Stopping the Bad Rabbit in its Tracks

25 October 2017

Another day, another ransomware outbreak—or so it seems. Today’s subject, dubbed ‘Bad Rabbit’, is yet another variant of Petya/Not Petya spread by way of a fake Flash update screen displayed to users on compromised websites. It is demanding ransom of 0.05BTC, around $272 USD at the time of writing, to decrypt your files. If you don’t pay in the first 40 hours, the amount will increase.

While this outbreak seems a world away, having spread first through Russia and the Ukraine, it has now being reported in Germany, Turkey, Poland and South Korea. As it continues to spread across networks and additional compromised sites, there are a couple steps you can take to prevent Bad Rabbit from making an appearance on your PCs.

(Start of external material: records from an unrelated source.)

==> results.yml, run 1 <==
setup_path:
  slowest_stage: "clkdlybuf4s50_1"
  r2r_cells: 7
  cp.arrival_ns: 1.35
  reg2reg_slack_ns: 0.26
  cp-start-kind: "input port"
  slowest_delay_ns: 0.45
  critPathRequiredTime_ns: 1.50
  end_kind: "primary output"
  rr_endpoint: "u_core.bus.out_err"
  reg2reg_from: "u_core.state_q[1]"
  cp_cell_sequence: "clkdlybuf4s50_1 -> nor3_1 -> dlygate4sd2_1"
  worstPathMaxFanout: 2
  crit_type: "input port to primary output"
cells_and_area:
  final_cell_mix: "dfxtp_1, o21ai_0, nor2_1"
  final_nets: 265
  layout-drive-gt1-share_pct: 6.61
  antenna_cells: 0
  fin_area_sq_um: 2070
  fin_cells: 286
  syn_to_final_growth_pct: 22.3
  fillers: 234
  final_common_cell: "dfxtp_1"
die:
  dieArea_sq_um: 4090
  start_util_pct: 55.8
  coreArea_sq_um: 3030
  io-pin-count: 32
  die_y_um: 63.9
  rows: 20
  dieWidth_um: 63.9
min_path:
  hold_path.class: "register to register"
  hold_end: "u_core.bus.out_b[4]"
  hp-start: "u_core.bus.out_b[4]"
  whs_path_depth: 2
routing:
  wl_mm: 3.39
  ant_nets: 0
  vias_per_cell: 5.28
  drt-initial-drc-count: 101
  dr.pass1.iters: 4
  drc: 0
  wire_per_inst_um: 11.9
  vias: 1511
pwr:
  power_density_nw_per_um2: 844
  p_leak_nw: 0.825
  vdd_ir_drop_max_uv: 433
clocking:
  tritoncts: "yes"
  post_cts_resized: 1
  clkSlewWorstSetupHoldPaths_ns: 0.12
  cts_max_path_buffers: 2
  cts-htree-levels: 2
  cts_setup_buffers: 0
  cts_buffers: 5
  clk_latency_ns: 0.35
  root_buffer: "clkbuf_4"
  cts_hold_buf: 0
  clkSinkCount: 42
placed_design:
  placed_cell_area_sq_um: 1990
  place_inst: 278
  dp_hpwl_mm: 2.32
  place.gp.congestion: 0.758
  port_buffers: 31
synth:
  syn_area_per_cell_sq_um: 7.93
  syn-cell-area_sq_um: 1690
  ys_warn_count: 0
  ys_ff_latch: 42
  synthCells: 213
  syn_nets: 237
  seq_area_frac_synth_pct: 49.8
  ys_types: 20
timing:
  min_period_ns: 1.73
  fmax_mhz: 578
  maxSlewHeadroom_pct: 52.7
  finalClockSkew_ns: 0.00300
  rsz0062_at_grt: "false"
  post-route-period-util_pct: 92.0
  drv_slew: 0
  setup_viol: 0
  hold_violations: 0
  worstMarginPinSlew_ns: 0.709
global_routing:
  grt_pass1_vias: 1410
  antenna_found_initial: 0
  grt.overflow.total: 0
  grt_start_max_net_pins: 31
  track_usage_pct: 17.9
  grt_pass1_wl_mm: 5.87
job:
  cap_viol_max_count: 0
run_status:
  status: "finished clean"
`config.mk`:
```
export PLATFORM = sky130hd
export DESIGN_NAME = fir_coef_loader_flat
export DESIGN_NICKNAME = d
export VERILOG_FILES = /design/src/rtl/fir_coef_loader_pkg.sv /design/src/rtl/fir_coef_loader_if.sv /design/src/rtl/fir_coef_loader.sv /design/src/flat_wrapper.sv
export SDC_FILE = /design/constraint.sdc
export NUM_CORES = 1
export LEC_CHECK = 0
export CORE_UTILIZATION = 58
export CTS_CLUSTER_DIAMETER = 80
export DETAILED_ROUTE_END_ITERATION = 7
export PLACE_DENSITY = 0.95
export SLEW_MARGIN = 10
export SYNTH_ARGS = -nofsm -noshare
export SYNTH_HDL_FRONTEND = slang
export SYNTH_SLANG_ARGS = --single-unit
```
`constraint.sdc`:
```
create_clock -name clk -period 12.8 [get_ports clk]
set_input_delay 3.2 -clock clk [delete_from_list [all_inputs] [get_ports clk]]
set_output_delay 3.2 -clock clk [all_outputs]
set_load 0.005 [all_outputs]
```
`src/rtl/fir_coef_loader_pkg.sv`:
```
// Shared constants and types for the FIR coefficient loader.
package fir_coef_loader_pkg;

    localparam int COEF_W = 12;
    localparam int N_TAPS = 16;
    localparam int IDX_W  = 4;

    typedef enum logic [1:0] {
        ST_IDLE   = 2'd0,
        ST_LOAD   = 2'd1,
        ST_COMMIT = 2'd2
    } state_t;

endpackage

```
`src/rtl/fir_coef_loader_if.sv`:
```
// Coefficient stream and load-status signals between the configuration source and the loader.
interface fir_coef_loader_if;
    import fir_coef_loader_pkg::*;

    // A word moves on a rising clk edge where coef_valid && coef_ready are both high;
    // coef_ready never depends on coef_valid, and a held-off word must stay stable.
    logic              load_start;
    logic [COEF_W-1:0] coef_in;
    logic              coef_valid;
    logic              coef_ready;
    logic              load_done;
    logic              busy;

    modport master (
        output load_start,
        output coef_in,
        output coef_valid,
        input  coef_ready,
        input  load_done,
        input  busy
    );

    modport slave (
        input  load_start,
        input  coef_in,
        input  coef_valid,
        output coef_ready,
        output load_done,
        output busy
    );

endinterface

```
`src/rtl/fir_coef_loader.sv`:
```
// Loads 16 serial coefficients into a shadow bank and swaps them into the active bank in one edge.
module fir_coef_loader
    import fir_coef_loader_pkg::*;
(
    input  logic              clk,
    input  logic              rst,
    fir_coef_loader_if.slave  cfg,
    output logic [COEF_W-1:0] coef0,
    output logic [COEF_W-1:0] coef1,
    output logic [COEF_W-1:0] coef2,
    output logic [COEF_W-1:0] coef3,
    output logic [COEF_W-1:0] coef4,
    output logic [COEF_W-1:0] coef5,
    output logic [COEF_W-1:0] coef6,
    output logic [COEF_W-1:0] coef7,
    output logic [COEF_W-1:0] coef8,
    output logic [COEF_W-1:0] coef9,
    output logic [COEF_W-1:0] coef10,
    output logic [COEF_W-1:0] coef11,
    output logic [COEF_W-1:0] coef12,
    output logic [COEF_W-1:0] coef13,
    output logic [COEF_W-1:0] coef14,
    output logic [COEF_W-1:0] coef15,
    output logic              control,
    output logic [1:0]        state_dbg
);

    state_t            state;
    logic [IDX_W-1:0]  index;
    logic              commit_q;
    logic              load_done_q;
    logic [COEF_W-1:0] shadow [N_TAPS];
    logic [COEF_W-1:0] active [N_TAPS];

    // The COMMIT edge raises commit_q; the bank copy and load_done then land on the next edge together.
    always_ff @(posedge clk) begin
        if (rst) begin
            state       <= ST_IDLE;
            index       <= '0;
            commit_q    <= 1'b0;
            load_done_q <= 1'b0;
            control     <= 1'b0;
            for (int i = 0; i < N_TAPS; i++) begin
                shadow[i] <= '0;
                active[i] <= '0;
            end
        end else begin
            commit_q    <= 1'b0;
            load_done_q <= commit_q;
            if (commit_q) begin
                for (int i = 0; i < N_TAPS; i++) begin
                    active[i] <= shadow[i];
                end
                control <= 1'b1;
            end
            case (state)
                ST_IDLE: begin
                    if (cfg.load_start) begin
                        state <= ST_LOAD;
                        index <= '0;
                    end
                end
                ST_LOAD: begin
                    // A restart wins over a coincident word, which is dropped.
                    if (cfg.load_start) begin
                        index <= '0;
                    end else if (cfg.coef_valid) begin
                        shadow[index] <= cfg.coef_in;
                        index         <= index + 4'd1;
                        if (index == 4'(N_TAPS - 1)) begin
                            state <= ST_COMMIT;
                        end
                    end
                end
                ST_COMMIT: begin
                    commit_q <= 1'b1;
                    state    <= ST_IDLE;
                end
                default: begin
                    state <= ST_IDLE;
                    index <= '0;
                end
            endcase
        end
    end

    assign cfg.coef_ready = (state == ST_LOAD);
    assign cfg.busy       = (state != ST_IDLE);
    assign cfg.load_done  = load_done_q;
    assign state_dbg      = state;

    assign coef0  = active[0];
    assign coef1  = active[1];
    assign coef2  = active[2];
    assign coef3  = active[3];
    assign coef4  = active[4];
    assign coef5  = active[5];
    assign coef6  = active[6];
    assign coef7  = active[7];
    assign coef8  = active[8];
    assign coef9  = active[9];
    assign coef10 = active[10];
    assign coef11 = active[11];
    assign coef12 = active[12];
    assign coef13 = active[13];
    assign coef14 = active[14];
    assign coef15 = active[15];

endmodule
```
`src/flat_wrapper.sv`:
```
// flat-port wrapper written by rule: the top's interface ports become plain ports
module fir_coef_loader_flat import fir_coef_loader_pkg::*;
  (clk, rst, coef0, coef1, coef2, coef3, coef4, coef5, coef6, coef7, coef8, coef9, coef10, coef11, coef12, coef13, coef14, coef15, control, state_dbg, cfg_load_start, cfg_coef_in, cfg_coef_valid, cfg_coef_ready, cfg_load_done, cfg_busy);
  fir_coef_loader_if cfg_i ();
  input  logic clk;
  input  logic rst;
  output logic [COEF_W-1:0] coef0;
  output logic [COEF_W-1:0] coef1;
  output logic [COEF_W-1:0] coef2;
  output logic [COEF_W-1:0] coef3;
  output logic [COEF_W-1:0] coef4;
  output logic [COEF_W-1:0] coef5;
  output logic [COEF_W-1:0] coef6;
  output logic [COEF_W-1:0] coef7;
  output logic [COEF_W-1:0] coef8;
  output logic [COEF_W-1:0] coef9;
  output logic [COEF_W-1:0] coef10;
  output logic [COEF_W-1:0] coef11;
  output logic [COEF_W-1:0] coef12;
  output logic [COEF_W-1:0] coef13;
  output logic [COEF_W-1:0] coef14;
  output logic [COEF_W-1:0] coef15;
  output logic control;
  output logic [1:0] state_dbg;
  input wire logic [$bits(cfg_i.load_start)-1:0] cfg_load_start;
  input wire logic [$bits(cfg_i.coef_in)-1:0] cfg_coef_in;
  input wire logic [$bits(cfg_i.coef_valid)-1:0] cfg_coef_valid;
  output wire logic [$bits(cfg_i.coef_ready)-1:0] cfg_coef_ready;
  output wire logic [$bits(cfg_i.load_done)-1:0] cfg_load_done;
  output wire logic [$bits(cfg_i.busy)-1:0] cfg_busy;
  assign cfg_i.load_start = cfg_load_start;
  assign cfg_i.coef_in = cfg_coef_in;
  assign cfg_i.coef_valid = cfg_coef_valid;
  assign cfg_coef_ready = cfg_i.coef_ready;
  assign cfg_load_done = cfg_i.load_done;
  assign cfg_busy = cfg_i.busy;
  fir_coef_loader u_core (.clk(clk), .rst(rst), .cfg(cfg_i), .coef0(coef0), .coef1(coef1), .coef2(coef2), .coef3(coef3), .coef4(coef4), .coef5(coef5), .coef6(coef6), .coef7(coef7), .coef8(coef8), .coef9(coef9), .coef10(coef10), .coef11(coef11), .coef12(coef12), .coef13(coef13), .coef14(coef14), .coef15(coef15), .control(control), .state_dbg(state_dbg));
endmodule
```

  • Create two files on your Windows machine, one named infpub.dat and another named cscc.dat in the C:\Windows\ directory, and remove all permissions (inheritance). If the ransomware attempts to install, it will not be able to create these files itself and will fail. Thanks to Amit Serper (@0xAmit on Twitter) for this one.
  • Train your users to spot fake install/update screens. This one is definitely more difficult than the first one, but will have the added benefit of protecting your users and network from future ransomware and malware. CNet has a good write-up on how to spot fake Flash updates, available here.

Ransomware attacks are only increasing in frequency and sophistication over time, so be wary of suspicious-looking updates, prompts, and email attachments—and stay up to date on all system updates.